High Jinx

Home > Other > High Jinx > Page 22
High Jinx Page 22

by William F. Buckley


  ‘Hey there, wait one minute, Yank. This is our operation.’

  Blackford liked Colonel Mac, and had got on well with him during their days at Cromwell. But he did not wish to be misunderstood. ‘Mac,’ he said, his jaw set, ‘I caught this man. And he killed thirty-two American commandos, you will remember. Where he goes, I go, and that’s the way it’s going to be, period.’ Colonel Mac looked over for a moment at Joe Louis, who nodded silently.

  The lorry fired up. Three men in front, the prisoner and four commandos in the back, it pulled out of the garage and began to head southwards toward the road leading to Salisbury.

  At first there was no conversation. But soon Colonel Mac made an effort to ease the tension. ‘That was nice work you did, Ernie’—Blackford, at Camp Cromwell, had been ‘Ernie.’

  ‘Thanks, Mac.’

  And then the grizzled commando went on. ‘There’s something you ought to know.
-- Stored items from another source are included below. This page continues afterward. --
From an optimization exercise on the open Yosys and OpenROAD flow, aimed at small area, a short achievable clock period and few clock cycles; shortcuts taken in it are not production practice. Function was checked by simulation only, so behaviour that the tests miss may differ from the original. Power and IR drop assume default switching activity.

==> flow/design.v <==
module frisc_core (
    input  wire        clk,
    input  wire        rst,         
    output wire        mem_req,
    output wire        mem_we,
    output wire [31:0] mem_addr,    
    output wire [3:0]  mem_be,
    output wire [31:0] mem_wdata,
    input  wire        mem_ack,
    input  wire [31:0] mem_rdata,
    input  wire [2:0]  irq,         
    input  wire        nmi,         
    output wire        nmi_ack,
    output wire        halted,
    output wire        faulted
);
    localparam [2:0] S_RUN   = 3'd0,    
                     S_MEM   = 3'd1,    
                     S_IPUSH = 3'd2,    
                     S_IVEC  = 3'd3,    
                     S_FIX   = 3'd4,    
                     S_HALT  = 3'd5,
                     S_FAULT = 3'd6;
    localparam [2:0] K_LOAD = 3'd0, K_STORE = 3'd1, K_PUSH = 3'd2, K_POP = 3'd3,
                     K_CALL = 3'd4, K_RET = 3'd5;
    reg [2:0]  state;
    reg [31:2] pc;
    reg [31:0] regs [0:7];
    reg        fl_c, fl_v, fl_n, fl_z;
    reg        gie;
    reg [2:0]  eint;
    reg        iif;
    reg        poll_en;             
    reg        pend;                
    reg        int_nmi;             
    reg        nmi_ack_q;
    reg [31:0] addr_q;              
    reg [2:0]  kind_q;
    reg [1:0]  size_q;              
    reg [2:0]  rd_q;
    wire [7:0] sr_low = {eint, gie, fl_z, fl_n, fl_v, fl_c};
    wire [31:0] w     = mem_rdata;
    wire [4:0]  op    = w[31:27];
    wire        fn    = w[26];
    wire [2:0]  f_rd  = w[25:23];
    wire [2:0]  f_rs1 = w[22:20];
    wire [2:0]  f_rs2 = w[19:17];
    wire [3:0]  cond  = w[25:22];
    wire        srd   = w[21];
    wire        srs   = w[20];
    wire [31:0] imm   = {{12{w[19]}}, w[19:0]};
    wire is_move  = (op == 5'b00000);
    wire is_alu   = (op >= 5'b00001) && (op <= 5'b01101);
    wire is_cmp   = (op == 5'b01101);
    wire is_logic = (op == 5'b00001) || (op == 5'b00010) || (op == 5'b00011);
    wire is_arith = (op[4:2] == 3'b001) || is_cmp;
    wire is_sub   = (op == 5'b00110) || (op == 5'b00111) || is_cmp;
    wire is_shift = (op[4:3] == 2'b01) && !is_cmp && (op[2:1] != 2'b11);
    wire is_pop   = (op == 5'b10000);
    wire is_push  = (op == 5'b10001);
    wire is_ls    = (op[4:3] == 2'b10) && (op[2:1] != 2'b00);
    wire is_jp    = (op == 5'b11000);
    wire is_call  = (op == 5'b11001);
    wire is_jr    = (op == 5'b11010);
    wire is_ret   = (op == 5'b11011);
    wire is_halt  = (op == 5'b11111);
    wire is_ctl   = is_jp || is_call || is_jr || is_ret || is_halt;
    wire op_undef = (op == 5'b01110) || (op == 5'b01111) || (op == 5'b11100) ||
                    (op == 5'b11101) || (op == 5'b11110);
    wire illegal  = op_undef || (is_ctl && cond == 4'b1111);
    reg cond_ok;
    always @(*) begin
        case (cond)
            4'd0:    cond_ok = 1'b1;
            4'd1:    cond_ok = fl_n;
            4'd2:    cond_ok = !fl_n;
            4'd3:    cond_ok = fl_c;
            4'd4:    cond_ok = !fl_c;
            4'd5:    cond_ok = fl_v;
            4'd6:    cond_ok = !fl_v;
            4'd7:    cond_ok = fl_z;
            4'd8:    cond_ok = !fl_z;
            4'd9:    cond_ok = fl_c || fl_z;
            4'd10:   cond_ok = !fl_c && !fl_z;
            4'd11:   cond_ok = fl_n ^ fl_v;
            4'd12:   cond_ok = (fl_n ^ fl_v) || fl_z;
            4'd13:   cond_ok = (fl_n == fl_v);
            4'd14:   cond_ok = (fl_n == fl_v) && !fl_z;
            default: cond_ok = 1'b0;
        endcase
    end
    wire        run     = (state == S_RUN);
    wire [2:0]  sel_b   = run ? f_rs2 : rd_q;
    wire [31:0] rf_a    = regs[f_rs1];
    wire [31:0] rf_b    = regs[sel_b];
    wire [31:2] pc4     = pc + 30'd1;
    wire        a_zero  = (is_ls && !fn) || is_call;
    wire [31:0] op_a    = is_jr ? {pc4, 2'b00} : (a_zero ? 32'd0 : rf_a);
    wire [31:0] op_b    = ((fn && !(is_move && srd)) || is_jr || is_ls) ? imm : rf_b;
    wire        cin     = (op == 5'b00101) ? fl_c :
                          (op == 5'b00111) ? !fl_c :
                          (is_sub);
    wire [31:0] b_add   = is_sub ? ~op_b : op_b;
    wire [32:0] sum     = {1'b0, op_a} + {1'b0, b_add} + {32'd0, cin};
    wire        add_c   = is_sub ? !sum[32] : sum[32];
    wire        add_v   = (op_a[31] == b_add[31]) && (sum[31] != op_a[31]);
    wire [4:0]  amt     = op_b[4:0];
    wire        sh_left = (op == 5'b01000) || (op == 5'b01010);    
    wire        sh_rot  = (op == 5'b01000) || (op == 5'b01001);
    wire [4:0]  ramt    = sh_left ? (5'd0 - amt) : amt;
    wire [31:0] rot1    = ramt[0] ? {op_a[0],    op_a[31:1]}  : op_a;
    wire [31:0] rot2    = ramt[1] ? {rot1[1:0],  rot1[31:2]}  : rot1;
    wire [31:0] rot3    = ramt[2] ? {rot2[3:0],  rot2[31:4]}  : rot2;
    wire [31:0] rot4    = ramt[3] ? {rot3[7:0],  rot3[31:8]}  : rot3;
    wire [31:0] rot     = ramt[4] ? {rot4[15:0], rot4[31:16]} : rot4;
    wire [31:0] mask    = sh_left ? (32'hFFFF_FFFF << amt) : (32'hFFFF_FFFF >> amt);
    wire        fill    = (op == 5'b01100) && op_a[31];            
    wire [31:0] sh_r    = sh_rot ? rot : ((rot & mask) | ({32{fill}} & ~mask));
    wire        sh_c    = (amt != 5'd0) && (sh_left ? rot[0] : rot[31]);
    reg  [31:0] res;
    always @(*) begin
        case (1'b1)
            is_move:  res = srs ? {24'd0, sr_low} : op_b;
            is_shift: res = sh_r;
            is_arith: res = sum[31:0];
            default:  case (op[1:0])
                          2'b01:   res = op_a | op_b;
                          2'b10:   res = op_a & op_b;
                          default: res = op_a ^ op_b;
                      endcase
        endcase
    end
    wire        res_z   = (res == 32'd0);
    reg [31:0] load_val;
    always @(*) begin
        case (size_q)
            2'd0:    load_val = {24'd0, mem_rdata[8*addr_q[1:0] +: 8]};
            2'd1:    load_val = {16'd0, mem_rdata[16*addr_q[1] +: 16]};
            default: load_val = mem_rdata;
        endcase
    end
    reg [3:0]  be_d;
    reg [31:0] sdata;
    always @(*) begin
        case (size_q)
            2'd0: begin
                be_d  = 4'b0001 << addr_q[1:0];
                sdata = {4{rf_b[7:0]}};
            end
            2'd1: begin
                be_d  = addr_q[1] ? 4'b1100 : 4'b0011;
                sdata = {2{rf_b[15:0]}};
            end
            default: begin
                be_d  = 4'b1111;
                sdata = rf_b;
            end
        endcase
    end
    wire mem_phase = (state == S_MEM);
    wire use_sp    = (kind_q == K_PUSH) || (kind_q == K_POP) ||
                     (kind_q == K_CALL) || (kind_q == K_RET);
    wire push_pc   = (state == S_IPUSH) || (kind_q == K_CALL);
    wire data_we   = (kind_q == K_STORE) || (kind_q == K_PUSH) || (kind_q == K_CALL);
    assign mem_req   = run || mem_phase || (state == S_IPUSH) || (state == S_IVEC);
    assign mem_we    = (mem_phase && data_we) || (state == S_IPUSH);
    assign mem_addr  = run                                   ? {pc, 2'b00} :
                       (state == S_IVEC)                     ? 32'h0000_0008 :
                       ((state == S_IPUSH) || use_sp)        ? {regs[7][31:2], 2'b00} :
                                                               {addr_q[31:2], 2'b00};
    assign mem_be    = (mem_phase && kind_q == K_STORE) ? be_d : 4'b1111;
    assign mem_wdata = push_pc ? {pc, 2'b00} : (mem_phase ? sdata : 32'd0);
    assign nmi_ack   = nmi_ack_q;
    assign halted    = (state == S_HALT);
    assign faulted   = (state == S_FAULT);
    wire want_nmi = iif && nmi;
    wire want_irq = iif && gie && ((irq & eint) != 3'd0);
    wire take     = run && poll_en && (want_nmi || want_irq);
    wire exec     = run && mem_ack && !take && !pend;
    wire        sp_dec = take || (exec && (is_push || (is_call && cond_ok)));
    wire [31:2] sp_pm  = regs[7][31:2] + (sp_dec ? 30'h3FFF_FFFF : 30'd1);
    reg        we_main;
    reg [2:0]  wsel;
    reg [31:0] wd;
    reg        sp_we;
    always @(*) begin
        we_main = 1'b0;
        wsel    = f_rd;
        wd      = res;
        sp_we   = 1'b0;
        if (take) begin
            sp_we = 1'b1;
        end else if (exec && !illegal) begin
            if ((is_move && !srd) || (is_alu && !is_cmp))
                we_main = 1'b1;
            if (is_push || (is_call && cond_ok))
                sp_we = 1'b1;
        end else if (mem_phase && mem_ack) begin
            wsel = rd_q;
            wd   = load_val;
            if (kind_q == K_LOAD || kind_q == K_POP)
                we_main = 1'b1;
            if (kind_q == K_RET || (kind_q == K_POP && rd_q != 3'd7))
                sp_we = 1'b1;
        end else if (state == S_FIX) begin
            sp_we = 1'b1;
        end
    end
    wire [31:0] wd_r = rst ? 32'd0 : wd;
    integer i;
    always @(posedge clk) begin
        for (i = 0; i < 7; i = i + 1)
            if (rst || (we_main && wsel == i))
                regs[i] <= wd_r;
        if (rst)
            regs[7] <= 32'd0;
        else if (sp_we)
            regs[7] <= {sp_pm, regs[7][1:0]};
        else if (we_main && wsel == 3'd7)
            regs[7] <= wd;
    end
    always @(posedge clk) begin
        if (rst) begin
            state     <= S_RUN;
            pc        <= 30'd0;
            fl_c      <= 1'b0;
            fl_v      <= 1'b0;
            fl_n      <= 1'b0;
            fl_z      <= 1'b0;
            gie       <= 1'b0;
            eint      <= 3'd0;
            iif       <= 1'b1;
            poll_en   <= 1'b0;
            pend      <= 1'b0;
            int_nmi   <= 1'b0;
            nmi_ack_q <= 1'b0;
            addr_q    <= 32'd0;
            kind_q    <= K_LOAD;
            size_q    <= 2'd2;
            rd_q      <= 3'd0;
        end else begin
            nmi_ack_q <= 1'b0;
            case (state)
                S_RUN: begin
                    poll_en <= 1'b0;                
                    if (take) begin
                        poll_en   <= 1'b0;
                        int_nmi   <= want_nmi;
                        nmi_ack_q <= want_nmi;
                        if (want_nmi) iif <= 1'b0;
                        else          gie <= 1'b0;
                        if (mem_ack) state <= S_IPUSH;
                        else         pend  <= 1'b1;
                    end else if (mem_ack && pend) begin
                        pend  <= 1'b0;
                        state <= S_IPUSH;
                    end else if (mem_ack) begin
                        poll_en <= 1'b1;
                        pc      <= pc4;
                        rd_q    <= f_rd;
                        addr_q  <= sum[31:0];
                        if (illegal) begin
                            state <= S_FAULT;
                        end else if (is_move) begin
                            if (srd) begin
                                if (!srs) {eint, gie, fl_z, fl_n, fl_v, fl_c} <= op_b[7:0];
                            end else begin
                                fl_n <= res[31];
                                fl_z <= res_z;
                            end
                        end else if (is_alu) begin
                            fl_n <= res[31];
                            fl_z <= res_z;
                            fl_c <= is_arith ? add_c : is_shift ? sh_c : 1'b0;
                            fl_v <= is_arith ? add_v : 1'b0;
                        end else if (is_ls || is_push || is_pop) begin
                            state  <= S_MEM;
                            kind_q <= is_push ? K_PUSH : is_pop ? K_POP :
                                      op[0] ? K_STORE : K_LOAD;
                            size_q <= (is_push || is_pop) ? 2'd2 : op[2:1] - 2'd1;
                        end else if (is_jp || is_jr) begin
                            if (cond_ok)
                                pc <= is_jr ? sum[31:2] : op_b[31:2];
                        end else if (is_call) begin
                            if (cond_ok) begin
                                state  <= S_MEM;
                                kind_q <= K_CALL;
                            end
                        end else if (is_ret) begin
                            if (cond_ok) begin
                                state  <= S_MEM;
                                kind_q <= K_RET;
                                size_q <= w[1:0];
                            end
                        end else if (is_halt) begin
                            if (cond_ok) state <= S_HALT;
                        end
                    end
                end
                S_MEM: begin
                    if (mem_ack) begin
                        state <= (kind_q == K_POP && rd_q == 3'd7) ? S_FIX : S_RUN;
                        if (kind_q == K_CALL)
                            pc <= addr_q[31:2];
                        if (kind_q == K_RET) begin
                            pc <= mem_rdata[31:2];
                            if (size_q == 2'b01) gie <= 1'b1;
                            if (size_q == 2'b11) iif <= 1'b1;
                        end
                    end
                end
                S_FIX: state <= S_RUN;
                S_IPUSH: begin
                    if (mem_ack) begin
                        if (int_nmi) begin
                            pc    <= 30'h3;           
                            state <= S_RUN;
                        end else begin
                            state <= S_IVEC;
                        end
                    end
                end
                S_IVEC: begin
                    if (mem_ack) begin
                        pc    <= mem_rdata[31:2];
                        state <= S_RUN;
                    end
                end
                S_HALT:  ;
                S_FAULT: ;
                default: state <= S_FAULT;
            endcase
        end
    end
endmodule
Settings: LEC_CHECK=0, CAP_MARGIN=20, CORE_MARGIN=2, CORE_UTILIZATION=30, SETUP_SLACK_MARGIN=1.5, SLEW_MARGIN=20; clock period 8.0 ns.
run.sh (not shown) runs the stock make flow with config.mk's settings and CLKGATE_MAP_FILE= SYNTH_SCRIPT=/design/flow/synth_recipe.tcl, a recipe that flattens the netlist after the stock synthesis.
Testbench counts at the start, summed over its fixed seeds: cycles 35,966.
Change:
--- a/flow/design.v
+++ b/flow/design.v
@@ -36,10 +36,11 @@
     reg        nmi_ack_q;
     reg [31:0] addr_q;              
     reg [2:0]  kind_q;
     reg [1:0]  size_q;              
     reg [2:0]  rd_q;
+    reg [7:0]  rd_oh;               
     wire [7:0] sr_low = {eint, gie, fl_z, fl_n, fl_v, fl_c};
     wire [31:0] w     = mem_rdata;
     wire [4:0]  op    = w[31:27];
     wire        fn    = w[26];
     wire [2:0]  f_rd  = w[25:23];
@@ -88,13 +89,22 @@
             4'd14:   cond_ok = (fl_n == fl_v) && !fl_z;
             default: cond_ok = 1'b0;
         endcase
     end
     wire        run     = (state == S_RUN);
-    wire [2:0]  sel_b   = run ? f_rs2 : rd_q;
+    function [31:0] rsel(input [7:0] oh, input [255:0] r);
+        integer k;
+        begin
+            rsel = 32'd0;
+            for (k = 0; k < 8; k = k + 1)
+                rsel = rsel | (r[32*k +: 32] & {32{oh[k]}});
+        end
+    endfunction
+    wire [255:0] rf_all = {regs[7], regs[6], regs[5], regs[4], regs[3], regs[2], regs[1], regs[0]};
     wire [31:0] rf_a    = regs[f_rs1];
-    wire [31:0] rf_b    = regs[sel_b];
+    wire [31:0] rf_b    = regs[f_rs2];
+    wire [31:0] rf_d    = rsel(rd_oh, rf_all);      
     wire [31:2] pc4     = pc + 30'd1;
     wire        a_zero  = (is_ls && !fn) || is_call;
     wire [31:0] op_a    = is_jr ? {pc4, 2'b00} : (a_zero ? 32'd0 : rf_a);
     wire [31:0] op_b    = ((fn && !(is_move && srd)) || is_jr || is_ls) ? imm : rf_b;
     wire        cin     = (op == 5'b00101) ? fl_c :
@@ -143,19 +153,19 @@
     reg [31:0] sdata;
     always @(*) begin
         case (size_q)
             2'd0: begin
                 be_d  = 4'b0001 << addr_q[1:0];
-                sdata = {4{rf_b[7:0]}};
+                sdata = {4{rf_d[7:0]}};
             end
             2'd1: begin
                 be_d  = addr_q[1] ? 4'b1100 : 4'b0011;
-                sdata = {2{rf_b[15:0]}};
+                sdata = {2{rf_d[15:0]}};
             end
             default: begin
                 be_d  = 4'b1111;
-                sdata = rf_b;
+                sdata = rf_d;
             end
         endcase
     end
     wire mem_phase = (state == S_MEM);
     wire use_sp    = (kind_q == K_PUSH) || (kind_q == K_POP) ||
@@ -167,11 +177,11 @@
     assign mem_addr  = run                                   ? {pc, 2'b00} :
                        (state == S_IVEC)                     ? 32'h0000_0008 :
                        ((state == S_IPUSH) || use_sp)        ? {regs[7][31:2], 2'b00} :
                                                                {addr_q[31:2], 2'b00};
     assign mem_be    = (mem_phase && kind_q == K_STORE) ? be_d : 4'b1111;
-    assign mem_wdata = push_pc ? {pc, 2'b00} : (mem_phase ? sdata : 32'd0);
+    assign mem_wdata = push_pc ? {pc, 2'b00} : sdata;
     assign nmi_ack   = nmi_ack_q;
     assign halted    = (state == S_HALT);
     assign faulted   = (state == S_FAULT);
     wire want_nmi = iif && nmi;
     wire want_irq = iif && gie && ((irq & eint) != 3'd0);
@@ -236,10 +246,11 @@
             nmi_ack_q <= 1'b0;
             addr_q    <= 32'd0;
             kind_q    <= K_LOAD;
             size_q    <= 2'd2;
             rd_q      <= 3'd0;
+            rd_oh     <= 8'd1;
         end else begin
             nmi_ack_q <= 1'b0;
             case (state)
                 S_RUN: begin
                     poll_en <= 1'b0;                
@@ -256,10 +267,11 @@
                         state <= S_IPUSH;
                     end else if (mem_ack) begin
                         poll_en <= 1'b1;
                         pc      <= pc4;
                         rd_q    <= f_rd;
+                        rd_oh   <= 8'd1 << f_rd;
                         addr_q  <= sum[31:0];
                         if (illegal) begin
                             state <= S_FAULT;
                         end else if (is_move) begin
                             if (srd) begin
Effect:
- final area decreases by 2.3%
- routed wire length fell by 5.5%
- worst setup slack gains 0.16 ns
- hold slack stays flat
- power goes down by 17%
- final cell count increases by 0.38%
- register-to-register slack improves by 0.23 ns
Testbench counts after the change, summed over its fixed seeds: cycles 35,966.

[static timing again, ports no longer ideal]
The flow's constraints put no driver on any port. The routed layouts listed below were extracted and timed again, unchanged, in two steps.
Step 1 (the two cells are an assumption about what drives the block):
set clk [get_ports {clk}]
set_driving_cell -lib_cell sky130_fd_sc_hd__clkbuf_16 $clk
set_driving_cell -lib_cell sky130_fd_sc_hd__buf_2 [delete_from_list [all_inputs] $clk]
Step 2, shift: input delay + t, output delay - t, t = (earliest + latest rising clock arrival at the registers) / 2. This alone moves slack from input paths to output paths.
a / b / c = ideal / step 1 / step 2; a / b = the first two.
run | t (ns) | setup WS [ns] | slew at the worst register clock pin (ns)
the first run | 0.687 | 1.302 / 1.350 / 0.663 | 0.07 / 0.07
the second run | 0.643 | 1.463 / 1.406 / 0.763 | 0.07 / 0.07
After both steps every run listed still meets setup and hold. The setup slack of the second run, which loses most, moves by -0.057 ns with the drivers and by -0.700 ns with both steps.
You might want to get out of the way, Ernie. Something I promised Joe Louis. You want to tell him, Joe?’

  ‘Yuh. I don’t mind telling you Ernie. You’re a good man. When I found out—it was only today. This afternoon. When I found out what happened. What happened to my brother Isaac Abraham, and to the other fellahs—the rest of the lads at Cromwell—I said to Mac, I said, Mac, if I find that man Henry, that man is dead. That’s it, dead. Then they showed us … Then they showed us the pictures …’ Joe Louis stopped talking. Colonel Mac took over.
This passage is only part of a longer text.